Stored records:

%%

What follows belongs to an exercise in optimizing a design on an open flow for small area; a production flow would make more cautious choices. Function was checked by simulation only, so behaviour that the tests miss may differ from the original. Power and IR drop assume default switching activity.

## the reference run
// intensity_reflector_cluster_detect
module intensity_reflector_cluster_detect
(
    input  logic        clk,
    input  logic        rst_n,
    input  logic        cfg_we,
    input  logic [2:0]  cfg_index,
    input  logic [22:0] cfg_data,
    input  logic        beam_valid,
    output logic        beam_stall,
    input  logic [15:0] beam_intensity,
    input  logic [15:0] beam_range_mm,
    input  logic        beam_range_finite,
    input  logic        beam_last,
    output logic        result_valid,
    input  logic        result_stall,
    output logic [19:0] result_center_index_q8,
    output logic [11:0] result_peak_index,
    output logic [11:0] result_start_index,
    output logic [11:0] result_end_index,
    output logic [15:0] result_peak_intensity,
    output logic [15:0] result_center_range_mm
);
export LEC_CHECK = 0
export CAP_MARGIN = 0
export CORE_MARGIN = 2
export CORE_UTILIZATION = 65
export CTS_BUF_LIST = sky130_fd_sc_hd__clkbuf_16
export CTS_CLUSTER_DIAMETER = 80
export CTS_CLUSTER_SIZE = 20
export SLEW_MARGIN = 0
create_clock -name core_clock -period 9.0 [get_ports {clk}]
standard.sh (not shown) runs the stock make flow with config.mk's settings and CLKGATE_MAP_FILE= SYNTH_SCRIPT=/design/flow/synth_recipe.tcl, a recipe that flattens the netlist after the stock synthesis.
==> flow/flow/run.sh <==
#!/bin/bash
# Own layout flow: the standard layout (standard.sh, unchanged synthesis
# and steps), with the port buffers made from the smallest buffer cell.
# Runs in the work folder; make's full output goes to flow_make.log there,
# and ORFS keeps each step's own log under orfs/logs.
set -uo pipefail
export BUFFER_PORTS_ARGS="-buffer_cell sky130_fd_sc_hd__buf_1"
bash standard.sh > flow_make.log 2>&1
Relative to the reference run, the following input files were edited for the trial run:
--- a/flow/design.v
+++ b/flow/design.v
@@ -54,46 +54,39 @@
     logic [15:0] thr_n;
     logic [15:0] thr_q;
     logic [12:0] minp_n;
     logic [15:0] span_q;
     logic [22:0] wmin_n;
     logic [22:0] wmax_n;
     logic [17:0] step_q;
     logic [15:0] lo_n;
     logic [15:0] lo_q;
     logic [15:0] hi_q;
-    always_ff @(posedge clk or negedge rst_n)
+    logic [7:0]  cfg_en;
+    always_comb
     begin
+        cfg_en = 8'd0;
+        if (cfg_we)
+            cfg_en[cfg_index] = 1'b1;
         if (!rst_n)
-        begin
-            thr_n  <= ~16'd45;
-            minp_n <= ~13'd5;
-            span_q <= 16'd30;
-            wmin_n <= ~23'd10000;
-            wmax_n <= ~23'd120000;
-            step_q <= 18'd8727;
-            lo_n   <= ~16'd150;
-            hi_q   <= 16'd12000;
-        end
-        else if (cfg_we)
-        begin
-            case (cfg_index)
-                3'd0: thr_n  <= ~cfg_data[15:0];
-                3'd1: minp_n <= ~cfg_data[12:0];
-                3'd2: span_q <= cfg_data[15:0];
-                3'd3: wmin_n <= ~cfg_data;
-                3'd4: wmax_n <= ~cfg_data;
-                3'd5: step_q <= cfg_data[17:0];
-                3'd6: lo_n   <= ~cfg_data[15:0];
-                default: hi_q <= cfg_data[15:0];
-            endcase
-        end
+            cfg_en = 8'hFF;
+    end
+    always_ff @(posedge clk)
+    begin
+        if (cfg_en[0]) thr_n  <= rst_n ? ~cfg_data[15:0] : ~16'd45;
+        if (cfg_en[1]) minp_n <= rst_n ? ~cfg_data[12:0] : ~13'd5;
+        if (cfg_en[2]) span_q <= rst_n ? cfg_data[15:0] : 16'd30;
+        if (cfg_en[3]) wmin_n <= rst_n ? ~cfg_data : ~23'd10000;
+        if (cfg_en[4]) wmax_n <= rst_n ? ~cfg_data : ~23'd120000;
+        if (cfg_en[5]) step_q <= rst_n ? cfg_data[17:0] : 18'd8727;
+        if (cfg_en[6]) lo_n   <= rst_n ? ~cfg_data[15:0] : ~16'd150;
+        if (cfg_en[7]) hi_q   <= rst_n ? cfg_data[15:0] : 16'd12000;
     end
     assign thr_q  = ~thr_n;
     assign lo_q   = ~lo_n;
     logic [2:0]  st;
     logic [7:0]  t;          
     logic [1:0]  ph;         
     logic [12:0] e_q;        
     logic        in_cl;      
     logic        dj;         
     logic        lastf;      
--- outcome ---
Changes observed in the trial run relative to the reference run: count of state elements after synthesis shows no meaningful change, placed wire-length estimate after detailed placement went down by 950 um, synthesized cell count moved down, clock share of power shows an increase of 0.7 points, post-layout minimum cycle time lost 0.039 ns.
The trial run completed end to end with timing, DRC and antenna clean.
near_q[9] as the capture point of the worst path was reported by the trial run, and far_q[3] by the reference run.
Summary: with the reference run as the reference, via count in the trial run moved down by a little under 10%.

%%

WHAT THE EXERCISE ASKS: Go through the records. Copy each line where "posedge" appears.

EXPECTED OUTPUT:
-    always_ff @(posedge clk or negedge rst_n)
+    always_ff @(posedge clk)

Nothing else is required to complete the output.